Items from a dataset:
==============================
===== config.mk =====
export PLATFORM = sky130hd
export DESIGN_NAME = pipeline_hazard_ctrl_flat
export DESIGN_NICKNAME = d
export VERILOG_FILES = /design/src/rtl/pipeline_hazard_ctrl_if.sv /design/src/rtl/pipeline_hazard_ctrl.sv /design/src/flat_wrapper.sv
export SDC_FILE = /design/constraint.sdc
export NUM_CORES = 1
export LEC_CHECK = 0
export ABC_AREA = 0
export BUFFER_PORTS_ARGS = -buffer_cell sky130_fd_sc_hd__buf_2
export CAP_MARGIN = 10
export CORE_MARGIN = 2
export CORE_UTILIZATION = 53
export DETAILED_ROUTE_END_ITERATION = 10
export PLACE_DENSITY_LB_ADDON = 0.2
export SYNTH_ARGS = -nofsm -noshare
export SYNTH_HDL_FRONTEND = slang
export SYNTH_SLANG_ARGS = --single-unit

===== constraint.sdc =====
create_clock -name clk -period 2.9 [get_ports clk]
set_clock_uncertainty 0.2 [all_clocks]
set_input_delay 0.58 -clock clk [delete_from_list [all_inputs] [get_ports clk]]
set_output_delay 0.58 -clock clk [all_outputs]
set_load 0.05 [all_outputs]

===== src/rtl/pipeline_hazard_ctrl_if.sv =====
// Control interface between the hazard controller and the pipeline registers.
interface pipeline_hazard_ctrl_if #(
    parameter int unsigned REG_AW = 5
);
    logic              id_valid;
    logic [REG_AW-1:0] id_rs1;
    logic [REG_AW-1:0] id_rs2;
    logic              id_use_rs1;
    logic              id_use_rs2;
    logic              ex_load;
    logic [REG_AW-1:0] ex_rd;
    logic              branch_taken;
    logic              dmem_busy;
    logic              pc_wen;
    logic              ifid_wen;
    logic              ifid_flush;
    logic              idex_bubble;
    logic              exmem_wen;
    logic              halted;
    logic [15:0]       stall_cnt;
    logic [15:0]       flush_cnt;

    // Pipeline side: supplies hazard status, consumes the controls
    modport master (
        output id_valid, id_rs1, id_rs2, id_use_rs1, id_use_rs2,
               ex_load, ex_rd, branch_taken, dmem_busy,
        input  pc_wen, ifid_wen, ifid_flush, idex_bubble, exmem_wen,
               halted, stall_cnt, flush_cnt
    );

    // Controller side
    modport slave (
        input  id_valid, id_rs1, id_rs2, id_use_rs1, id_use_rs2,
               ex_load, ex_rd, branch_taken, dmem_busy,
        output pc_wen, ifid_wen, ifid_flush, idex_bubble, exmem_wen,
               halted, stall_cnt, flush_cnt
    );
endinterface


===== src/rtl/pipeline_hazard_ctrl.sv =====
// Hazard controller for the 5-stage core: load-use stall, branch flush,
// memory freeze, memory timeout halt and stall/flush performance counters.
module pipeline_hazard_ctrl #(
    parameter int unsigned REG_AW      = 5,
    parameter int unsigned BR_PENALTY  = 1,
    parameter int unsigned MEM_TIMEOUT = 255
) (
    input  logic                   clk,
    input  logic                   rst,
    pipeline_hazard_ctrl_if.slave  bus
);
    typedef enum logic [1:0] {
        RUN   = 2'd0,
        FLUSH = 2'd1,
        HALT  = 2'd2
    } state_t;

    localparam logic [2:0] PEN = 3'(BR_PENALTY);
    localparam logic [8:0] TMO = 9'(MEM_TIMEOUT);

    state_t            state;
    logic [2:0]        fcnt;
    logic [7:0]        wcnt;
    logic              halted;
    logic [15:0]       stall_cnt;
    logic [15:0]       flush_cnt;
    logic [REG_AW-1:0] id_rs1;
    logic [REG_AW-1:0] id_rs2;
    logic [REG_AW-1:0] ex_rd;
    logic              load_use;
    logic              pc_wen;
    logic              ifid_wen;
    logic              ifid_flush;
    logic              idex_bubble;
    logic              exmem_wen;

    assign id_rs1 = bus.id_rs1;
    assign id_rs2 = bus.id_rs2;
    assign ex_rd  = bus.ex_rd;

    // Load in EX writes a register the ID instruction actually reads (x0 never hazards)
    always_comb begin
        load_use = bus.id_valid & bus.ex_load & (ex_rd != '0) &
                   ((bus.id_use_rs1 & (id_rs1 == ex_rd)) |
                    (bus.id_use_rs2 & (id_rs2 == ex_rd)));
    end

    // Prioritised control decode: reset, halt, freeze, flush, load-use stall, run
    always_comb begin
        pc_wen      = 1'b1;
        ifid_wen    = 1'b1;
        ifid_flush  = 1'b0;
        idex_bubble = 1'b0;
        exmem_wen   = 1'b1;
        if (rst) begin
            pc_wen      = 1'b0;
            ifid_wen    = 1'b0;
            exmem_wen   = 1'b0;
            ifid_flush  = 1'b1;
            idex_bubble = 1'b1;
        end else if (state == HALT || bus.dmem_busy) begin
            pc_wen    = 1'b0;
            ifid_wen  = 1'b0;
            exmem_wen = 1'b0;
        end else if (bus.branch_taken || state == FLUSH) begin
            ifid_flush  = 1'b1;
            idex_bubble = 1'b1;
        end else if (load_use) begin
            pc_wen      = 1'b0;
            ifid_wen    = 1'b0;
            idex_bubble = 1'b1;
        end
    end

    // Controller state: flush countdown, busy watchdog, halt latch
    always_ff @(posedge clk) begin
        if (rst) begin
            state  <= RUN;
            fcnt   <= '0;
            wcnt   <= '0;
            halted <= 1'b0;
        end else if (state != HALT) begin
            if (bus.dmem_busy) begin
                // fcnt holds while frozen; a held branch is applied once busy drops
                if (wcnt != '1) begin
                    wcnt <= wcnt + 8'd1;
                end
                if ({1'b0, wcnt} + 9'd1 == TMO) begin
                    state  <= HALT;
                    halted <= 1'b1;
                end
            end else begin
                wcnt <= '0;
                if (bus.branch_taken) begin
                    if (PEN != '0) begin
                        state <= FLUSH;
                        fcnt  <= PEN;
                    end
                end else if (state == FLUSH) begin
                    if (fcnt == 3'd1) begin
                        state <= RUN;
                    end
                    fcnt <= fcnt - 3'd1;
                end
            end
        end
    end

    // Saturating performance counters, updated after each qualifying cycle
    always_ff @(posedge clk) begin
        if (rst) begin
            stall_cnt <= '0;
            flush_cnt <= '0;
        end else begin
            if (!pc_wen && state != HALT && stall_cnt != '1) begin
                stall_cnt <= stall_cnt + 16'd1;
            end
            if (ifid_flush && flush_cnt != '1) begin
                flush_cnt <= flush_cnt + 16'd1;
            end
        end
    end

    assign bus.pc_wen      = pc_wen;
    assign bus.ifid_wen    = ifid_wen;
    assign bus.ifid_flush  = ifid_flush;
    assign bus.idex_bubble = idex_bubble;
    assign bus.exmem_wen   = exmem_wen;
    assign bus.halted      = halted;
    assign bus.stall_cnt   = stall_cnt;
    assign bus.flush_cnt   = flush_cnt;
endmodule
==============================
> Directions for this task
Respond with only the number of lines above that include the string "assign".

> Output of the task
11